According to the SEC’s complaint filed in the Western District of Michigan, Abernathy and Weiss told investors that funds invested by SIG were earning a profit. The SEC further alleges that Abernathy and Weiss did not invest any of those funds and none of the investors earned any actual profits. Additionally, at different times during the scheme, Abernathy and Weiss have told investors that SIG is engaged in the trading of securities, receiving fees in connection with the monetization of multi-million and multi-billion dollar financial instruments, brokering the sale of fine art and, most recently, brokering the sale of and/or refining precious metal ore concentrate. They also falsely told prospective investors that Abernathy was appointed “the director of a highly exclusive group of investors who are purchasing a Major League Baseball Franchise” and that this group of investors includes billionaires Paul Allen (co-founder of Microsoft) and Ted Turner (founder of CNN). Despite their repeated promises of imminent multimillion dollar payouts to SIG from these purported business ventures, SIG, in its entire existence, has not earned any profits, realized any returns or generated any revenue from any business operations. SIG’s only income has consisted of money received from investors.

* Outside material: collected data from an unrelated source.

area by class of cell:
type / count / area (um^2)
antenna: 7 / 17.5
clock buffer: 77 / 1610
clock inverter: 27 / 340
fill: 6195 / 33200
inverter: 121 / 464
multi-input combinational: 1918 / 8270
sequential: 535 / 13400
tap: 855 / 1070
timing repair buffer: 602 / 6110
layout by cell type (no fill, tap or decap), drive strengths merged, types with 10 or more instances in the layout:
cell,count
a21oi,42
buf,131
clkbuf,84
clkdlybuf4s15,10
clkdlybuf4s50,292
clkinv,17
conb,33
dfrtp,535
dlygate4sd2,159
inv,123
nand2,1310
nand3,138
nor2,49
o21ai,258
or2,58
==> config.mk <==
export PLATFORM = sky130hd
export DESIGN_NAME = serial_subtractor
export DESIGN_NICKNAME = d
export VERILOG_FILES = /design/src/rtl/serial_subtractor.sv
export SDC_FILE = /design/constraint.sdc
export NUM_CORES = 1
export LEC_CHECK = 0
export BUFFER_PORTS_ARGS = -buffer_cell sky130_fd_sc_hd__buf_4
export CAP_MARGIN = 20
export CORE_AREA = 3 3 72 54
export DETAILED_ROUTE_END_ITERATION = 8
export DIE_AREA = 0 0 75 57
export GPL_ROUTABILITY_DRIVEN = 0
export PLACE_DENSITY_LB_ADDON = 0.25
export SETUP_SLACK_MARGIN = 0.3
export SYNTH_ARGS = -nofsm -noshare
export SYNTH_HDL_FRONTEND = slang
export SYNTH_SLANG_ARGS = --single-unit
==> constraint.sdc <==
create_clock -name clk -period 4.25 [get_ports clk]
set_clock_uncertainty 0.1 [all_clocks]
set_input_delay 0.85 -clock clk [delete_from_list [all_inputs] [get_ports clk]]
set_output_delay 0.85 -clock clk [all_outputs]
set_load 0.005 [all_outputs]
==> src/rtl/serial_subtractor.sv <==
// Bit-serial two's-complement subtractor: Diff = A - B, one bit per clock, LSB first.
// Optional signed-overflow output is enabled by defining SUB_OVERFLOW_EN.
module serial_subtractor #(
  parameter int WIDTH = 8
) (
  input  logic             clk,
  input  logic             rst_n,
  input  logic             Start,
  input  logic [WIDTH-1:0] A,
  input  logic [WIDTH-1:0] B,
  output logic             Busy,
  output logic             Done,
  output logic [WIDTH-1:0] Diff,
  output logic             Bout
`ifdef SUB_OVERFLOW_EN
  ,
  output logic             Ovf
`endif
);

  localparam int CW = (WIDTH > 1) ? $clog2(WIDTH) : 1;
  localparam logic [CW-1:0] LAST = CW'(WIDTH - 1);

  typedef enum logic [1:0] {
    IDLE  = 2'd0,
    SHIFT = 2'd1,
    DONE  = 2'd2
  } state_t;

  // Full-subtractor cell: returns {borrow_out, difference}.
  function automatic logic [1:0] fsub(input logic a, input logic b, input logic br);
    fsub = {((~a & b) | (~(a ^ b) & br)), (a ^ b ^ br)};
  endfunction

  // Signed overflow: operand signs differ and the result sign differs from A.
  function automatic logic sub_ovf(input logic a_msb, input logic b_msb, input logic d_msb);
    sub_ovf = (a_msb ^ b_msb) & (d_msb ^ a_msb);
  endfunction

  state_t           r_state;
  state_t           w_state_next;
  logic [WIDTH-1:0] r_a;
  logic [WIDTH-1:0] r_b;
  logic [WIDTH-1:0] r_res;
  logic [WIDTH-1:0] w_res_next;
  logic [WIDTH-1:0] r_diff;
  logic [CW-1:0]    r_count;
  logic             r_borrow;
  logic             r_bout;
  logic             r_busy;
  logic             r_done;
  logic [1:0]       w_cell;
  logic             w_accept;
  logic             w_last;
  logic             w_ovf_next;
`ifdef SUB_OVERFLOW_EN
  logic             r_ovf;
`endif

  // Current bit through the cell and the result with that bit written in.
  always_comb begin
    w_cell     = fsub(r_a[r_count], r_b[r_count], r_borrow);
    w_res_next = r_res;
    w_res_next[r_count] = w_cell[0];
    w_accept   = Start && (r_state != SHIFT);
    w_last     = (r_state == SHIFT) && (r_count == LAST);
    w_ovf_next = sub_ovf(r_a[WIDTH-1], r_b[WIDTH-1], w_cell[0]);
  end

  // Next-state logic; Start only counts in IDLE or DONE.
  always_comb begin
    w_state_next = r_state;
    case (r_state)
      IDLE: begin
        if (Start) w_state_next = SHIFT;
        else       w_state_next = IDLE;
      end
      SHIFT: begin
        if (w_last) w_state_next = DONE;
        else        w_state_next = SHIFT;
      end
      DONE: begin
        if (Start) w_state_next = SHIFT;
        else       w_state_next = IDLE;
      end
      default: w_state_next = IDLE;
    endcase
  end

  // State register with registered Busy/Done decoded from the next state.
  always_ff @(posedge clk or negedge rst_n) begin
    if (!rst_n) begin
      r_state <= IDLE;
      r_busy  <= 1'b0;
      r_done  <= 1'b0;
    end else begin
      r_state <= w_state_next;
      r_busy  <= (w_state_next == SHIFT);
      r_done  <= (w_state_next == DONE);
    end
  end

  // Operand latch, serial datapath and result registers (results load only on the last bit).
  always_ff @(posedge clk or negedge rst_n) begin
    if (!rst_n) begin
      r_a      <= '0;
      r_b      <= '0;
      r_res    <= '0;
      r_count  <= '0;
      r_borrow <= 1'b0;
      r_diff   <= '0;
      r_bout   <= 1'b0;
`ifdef SUB_OVERFLOW_EN
      r_ovf    <= 1'b0;
`endif
    end else if (w_accept) begin
      r_a      <= A;
      r_b      <= B;
      r_res    <= '0;
      r_count  <= '0;
      r_borrow <= 1'b0;
    end else if (r_state == SHIFT) begin
      r_res    <= w_res_next;
      r_borrow <= w_cell[1];
      r_count  <= r_count + CW'(1);
      if (w_last) begin
        r_diff <= w_res_next;
        r_bout <= w_cell[1];
`ifdef SUB_OVERFLOW_EN
        r_ovf  <= w_ovf_next;
`endif
      end
    end
  end

  assign Busy = r_busy;
  assign Done = r_done;
  assign Diff = r_diff;
  assign Bout = r_bout;
`ifdef SUB_OVERFLOW_EN
  assign Ovf  = r_ovf;
`else
  logic w_unused;
  assign w_unused = w_ovf_next;
`endif

endmodule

The SEC’s complaint charges Abernathy, Weiss and SIG with securities fraud in violation of Section 17(a) of the Securities Act of 1933 and Section 10(b) of the Securities Exchange Act of 1934 and Rule 10b-5 thereunder. The Commission seeks permanent injunctive relief, disgorgement of ill-gotten gains with prejudgment interest, and the imposition of monetary penalties against all defendants.”